What this task involves
Read the entries below and pull out each line with the string "inside".

>>>>>

<file path="config.mk">
export PLATFORM = sky130hd
export DESIGN_NAME = tcdm_bank_mem_flat
export DESIGN_NICKNAME = d
export VERILOG_FILES = /design/src/hw/tcdm_pkg.sv /design/src/hw/tcdm_intf.sv /design/src/hw/tcdm_bank_mem.sv /design/src/flat_wrapper.sv
export SDC_FILE = /design/constraint.sdc
export NUM_CORES = 2
export LEC_CHECK = 0
export BUFFER_PORTS_ARGS = -buffer_cell sky130_fd_sc_hd__buf_4
export CELL_PAD_IN_SITES_DETAIL_PLACEMENT = 1
export CELL_PAD_IN_SITES_GLOBAL_PLACEMENT = 2
export CORE_ASPECT_RATIO = 1.75
export CORE_UTILIZATION = 48
export DETAILED_ROUTE_END_ITERATION = 10
export GPL_TIMING_DRIVEN = 0
export PLACE_DENSITY = 0.84
export SETUP_SLACK_MARGIN = 0.05
export SKIP_LAST_GASP = 1
export SLEW_MARGIN = 20
export SYNTH_ARGS = -nofsm -noshare
export SYNTH_HDL_FRONTEND = slang
export SYNTH_SLANG_ARGS = --single-unit
</file>
<file path="constraint.sdc">
create_clock -name clk_i -period 2.25 [get_ports clk_i]
set_input_delay 0.225 -clock clk_i [delete_from_list [all_inputs] [get_ports clk_i]]
set_output_delay 0.225 -clock clk_i [all_outputs]
set_load 0.02 [all_outputs]
</file>
<file path="src/hw/tcdm_pkg.sv">
// shared constants and types of the banked memory path, imported by every block of the design
package tcdm_pkg;

  // streamer channels and memory banks
  localparam int unsigned NB_CHAN    = 4;
  localparam int unsigned NB_BANK    = 4;
  localparam int unsigned BANK_WORDS = 64;

  // bus widths
  localparam int unsigned ADDR_W = 32;
  localparam int unsigned DATA_W = 32;
  localparam int unsigned BE_W   = DATA_W / 8;

  // address fields: byte offset, bank select, row inside the bank
  localparam int unsigned OFFS_W     = $clog2(BE_W);
  localparam int unsigned BANK_SEL_W = $clog2(NB_BANK);
  localparam int unsigned ROW_W      = $clog2(BANK_WORDS);

  // byte address
  typedef logic [ADDR_W-1:0] tcdm_addr_t;

  // one data word and its byte enables
  typedef logic [DATA_W-1:0] tcdm_data_t;
  typedef logic [BE_W-1:0]   tcdm_be_t;

  // bank index, also used as the channel rotation offset
  typedef logic [BANK_SEL_W-1:0] bank_sel_t;

  // word row inside one bank
  typedef logic [ROW_W-1:0] row_t;

endpackage

</file>
<file path="src/hw/tcdm_intf.sv">
// one request/response memory port, used between the decode, reorder, bank and collector blocks
interface tcdm_intf;
  import tcdm_pkg::*;

  // request side
  logic       req;
  tcdm_addr_t add;
  // high means read
  logic       wen;
  tcdm_be_t   be;
  tcdm_data_t data;
  logic       gnt;

  // response side
  tcdm_data_t r_data;
  logic       r_valid;

  modport master (
    output req,
    output add,
    output wen,
    output be,
    output data,
    input  gnt,
    input  r_data,
    input  r_valid
  );

  modport slave (
    input  req,
    input  add,
    input  wen,
    input  be,
    input  data,
    output gnt,
    output r_data,
    output r_valid
  );

  // passive view for blocks that only watch the port
  modport monitor (
    input req,
    input add,
    input wen,
    input be,
    input data,
    input gnt,
    input r_data,
    input r_valid
  );

endinterface

</file>
<file path="src/hw/tcdm_bank_mem.sv">
// single-port memory bank with byte-enabled writes and a one-cycle response, one per bank port
module tcdm_bank_mem (
  input  logic    clk_i,
  input  logic    rst_ni,
  tcdm_intf.slave port_i
);
  import tcdm_pkg::*;

  // storage
  tcdm_data_t mem_q [BANK_WORDS];

  row_t       row;
  logic       r_valid_q;
  tcdm_data_t r_data_q;

  // bank bits are already resolved by the reorder, keep only the row
  assign row = port_i.add[OFFS_W + BANK_SEL_W +: ROW_W];

  // no contention on a bank
  assign port_i.gnt = 1'b1;

  always_ff @(posedge clk_i) begin
    if (port_i.req) begin
      if (port_i.wen) begin
        r_data_q <= mem_q[row];
      end else begin
        for (int b = 0; b < BE_W; b++) begin
          if (port_i.be[b]) begin
            mem_q[row][8*b +: 8] <= port_i.data[8*b +: 8];
          end
        end
      end
    end
  end

  // writes are answered too
  always_ff @(posedge clk_i or negedge rst_ni) begin
    if (!rst_ni) begin
      r_valid_q <= 1'b0;
    end else begin
      r_valid_q <= port_i.req;
    end
  end

  assign port_i.r_data  = r_data_q;
  assign port_i.r_valid = r_valid_q;

endmodule

</file>
<file path="src/flat_wrapper.sv">
// flat-port wrapper written by rule: the top's interface ports become plain ports
module tcdm_bank_mem_flat import tcdm_pkg::*;
  (clk_i, rst_ni, port_i_req, port_i_add, port_i_wen, port_i_be, port_i_data, port_i_gnt, port_i_r_data, port_i_r_valid);
  tcdm_intf port_i_i ();
  input  logic clk_i;
  input  logic rst_ni;
  input wire logic [$bits(port_i_i.req)-1:0] port_i_req;
  input wire logic [$bits(port_i_i.add)-1:0] port_i_add;
  input wire logic [$bits(port_i_i.wen)-1:0] port_i_wen;
  input wire logic [$bits(port_i_i.be)-1:0] port_i_be;
  input wire logic [$bits(port_i_i.data)-1:0] port_i_data;
  output wire logic [$bits(port_i_i.gnt)-1:0] port_i_gnt;
  output wire logic [$bits(port_i_i.r_data)-1:0] port_i_r_data;
  output wire logic [$bits(port_i_i.r_valid)-1:0] port_i_r_valid;
  assign port_i_i.req = port_i_req;
  assign port_i_i.add = port_i_add;
  assign port_i_i.wen = port_i_wen;
  assign port_i_i.be = port_i_be;
  assign port_i_i.data = port_i_data;
  assign port_i_gnt = port_i_i.gnt;
  assign port_i_r_data = port_i_i.r_data;
  assign port_i_r_valid = port_i_i.r_valid;
  tcdm_bank_mem u_core (.clk_i(clk_i), .rst_ni(rst_ni), .port_i(port_i_i));
endmodule
</file>
==> out/metrics.yaml <==
outcome:
  status: "finished, violations left"
  violations: "setup timing"
placed_design:
  port_buffers: 76
  dp_cells: 7077
  post-place-ws_ns: -3.16
  routabilityCongestion: 1.07
  dp_hpwl_mm: 280
die:
  start_util_pct: 48.4
  fp.coreArea_mm2: 0.165
  die_width_um: 311
  placementRows: 197
  pin_count: 106
  die-area_mm2: 0.168
  die_y_um: 542
cts:
  clockRootBuffer: "clkbuf_16"
  path_clk_slew_ns: 0.07
  cts_tree: "done"
  cts_buffers: 191
  h-tree-depth: 4
  clk_path_buf_depth: 4
  clk_latency_ns: 0.88
  cts.sinks: 2081
synthesis:
  ys_seq_area_share_pct: 78.1
  synth_nets: 4845
  syn_area_per_cell_um2: 16.8
  synth_seq_cells: 2081
  async_flop_share_pct: 0.0481
  synth_cells: 4773
  yosysWarnings: 0
  netlist_area_mm2: 0.0800
  ys_types: 53
  ys.flop_type: "edfxtp_1"
  synth_edf_count: 2080
detailed_routing:
  ant_nets: 0
  vias: 55800
  first_pass_iters: 7
  drt-total-wl_mm: 401
  vias_per_cell: 7.31
  drc_errors: 0
  first_iter_violations: 9956
  post_drt_wl_per_cell_um: 52.6
power_and_ir_drop:
  seqPwrFrac_pct: 50.8
  p_leak_nw: 31.2
  p_sw_share_pct: 24.7
  max-vdd-ir-drop_uv: 710
  combPwrFrac_pct: 8.9
  power.switching_w: 0.0208
  power.clock.fraction_pct: 40.3
  powerDensity_mw_per_mm2: 864
  p_int_w: 0.0634
timing:
  hold_violations: 0
  fmax_ghz: 0.314
  worstMarginPinSlew_ns: 1.31
  period_minus_slack_ns: 3.19
  finalCritPeriodShare_pct: 142
  fin_ws_ns: -0.940
  slew_viol_final: 0
  finalSetupViolCount: 201
  skew_ns: 0.0332
  relSlewSlack_pct: 12.6
  rsz0062_at_grt: "yes"
global_routing:
  grt_max_degree: 65
  antenna_found_initial: 48
  first_global_vias: 54900
  grt_usage_pct: 47.3
  grt_overflow: 0
  grt_pass1_wl_mm: 516
cells_and_area:
  final_cell_mix: "edfxtp_1, a221oi_1, a22oi_1"
  drive_gt1_share_pct: 27.6
  instances_no_fill: 7632
  syn2layout_area_growth_pct: 21.8
  final_common_cell: "edfxtp_1"
  final_util_pct: 59.0
  fin_nets: 5322
worst_setup_path:
  cp_slowest_stage_delay_ns: 1.00
  startpoint_type: "register"
  crit_path_max_fanout: 1
  reg2reg_slack_ns: -0.94
  cp_top_family: "compound AO/OA/AOI/OAI gates"
  path_class: "register to register"
  crit_path_cell_trace: "a221oi_2 -> nor2_1 -> a222oi_1 -> o221ai_4 -> or3_4"
  critical_path_arrival_ns: 3.78
  cpMaxStageDelayCell: "a222oi_1"
  cp.required_ns: 2.84
  endpoint_kind: "register"
  path_buf_inv: 0
worst_hold_path:
  min_path_type: "input port to register"
run:
  cap_violations: 0
## cells in the mapped netlist (5+ instances only)
cell / n / area (µm²)
a222oi_1: 39 / 390
o21ai_1: 10 / 50.1
mux4_2: 6 / 135
and2_1: 5 / 31.3
a22o_1: 48 / 420
mux2i_1: 212 / 2120
buf_6: 15 / 169
o21ai_0: 151 / 756
or2_2: 14 / 87.6
nand3_1: 21 / 105
o221ai_1: 70 / 613
clkbuf_1: 223 / 837
nor2_1: 422 / 1580
buf_4: 16 / 120
a21oi_1: 128 / 641
nor2b_1: 9 / 56.3
or4b_1: 12 / 120
nand4_1: 16 / 100
o2bb2ai_1: 13 / 114
a211oi_1: 42 / 315
a221oi_1: 340 / 2980
a22oi_1: 260 / 1950
nor3_1: 70 / 350
o22ai_1: 103 / 644
or3_1: 14 / 87.6
buf_1: 24 / 90.1
nand2_1: 129 / 484
mux2_2: 75 / 845
buf_2: 112 / 561
a31oi_1: 13 / 81.3
o211ai_1: 16 / 120
a221o_1: 30 / 300
nand2b_1: 7 / 43.8
edfxtp_1: 2080 / 62500
## layout make-up
| cell class | instances | area [µm²] |
|---|---|---|
| fillers | 14500 | 67700 |
| flip-flops and latches | 2081 | 62500 |
| multi-input cells | 2300 | 19300 |
| clock buffers | 226 | 4970 |
| repair buffers | 288 | 3430 |
| plain buffers | 386 | 3160 |
| well taps | 2189 | 2740 |
| clock inverters | 113 | 1270 |
| diodes | 47 | 118 |
| inverters | 2 | 10.0 |
## power by group through the flow
| stage | Combinational (W) | Sequential [W] | Clock [W] |
|---|---|---|---|
| finish | 0.00749 | 0.0428 | 0.0339 |
| global route | 0.00728 | 0.0428 | 0.0347 |
| detailed placement | 0.00625 | 0.0437 | 0 |
| global placement | 0.00602 | 0.0437 | 0 |
| floorplan | 0.00222 | 0.0437 | 0 |
| CTS | 0.00682 | 0.0428 | 0.0337 |
## per-stage QoR
step	total power, W	hold WS, ns	setup TNS (ns)	area (µm²)
global route	0.0848	0.0203	-13.54	97400
finish	0.0842	0.0216	-21.84	97500
floorplan	0.0459	-0.0706	-20.76	80800
CTS	0.0833	0.000323	-15.77	96100
global placement	0.0497	0.00167	-5727.05	84100
detailed placement	0.0499	0.00304	-4354.13	85100
## path summary, 6_finish.rpt
path                                 startpoint  depth (start not counted)                       end
max                         u_core.mem_q[35][7]                          5   u_core.port_i.r_data[7]
min                             port_i_data[11]                          1       u_core.mem_q[2][11]
max reg2reg                 u_core.mem_q[35][7]                          5   u_core.port_i.r_data[7]
min reg2reg                u_core.mem_q[56][30]                          3  u_core.port_i.r_data[30]
max in group asynchronous                rst_ni                          3     u_core.port_i.r_valid
min in group asynchronous                rst_ni                          3     u_core.port_i.r_valid
## registers in the layout, summed over array words and instances (netlist names)
signal and cells:
u_core.mem_q 2048, u_core.port_i.r_data 32, u_core.port_i.r_valid 1
## cells by family (layout without fill, tap and decap cells)
logic type | count (synthesis) | in the layout | share of synthesized area (%)
simple gates | 732 | 732 | 3.94
other cells | 1 | 48 | 0.00469
buf+inv | 392 | 1015 | 2.23
compound gates | 1274 | 1274 | 11.8
flops | 2081 | 2081 | 78.1
mux | 293 | 293 | 3.88
## metal layers
metal / wire length, µm / vias up / track usage, %
met1: 124000 / 28700 / 51.3
met5: 120 / - / 0.201
met4: 49900 / 14 / 49.2
met3: 43600 / 1611 / 12.5
li1: - / 20600 / -
met2: 183000 / 4771 / 73.2
## timing repair
item / CTS / global route
hold buffers: 16 / 0
resized for setup: 798 / 301
pin swaps: 146 / 75
setup buffers: 133 / 18
endpoints found under the setup margin: 2080 / 1185
endpoints found under the hold margin: 207 / 0
Note: power is estimated with default switching activity, not from simulation.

<<<<<

Exercise response
  // address fields: byte offset, bank select, row inside the bank
  // word row inside one bank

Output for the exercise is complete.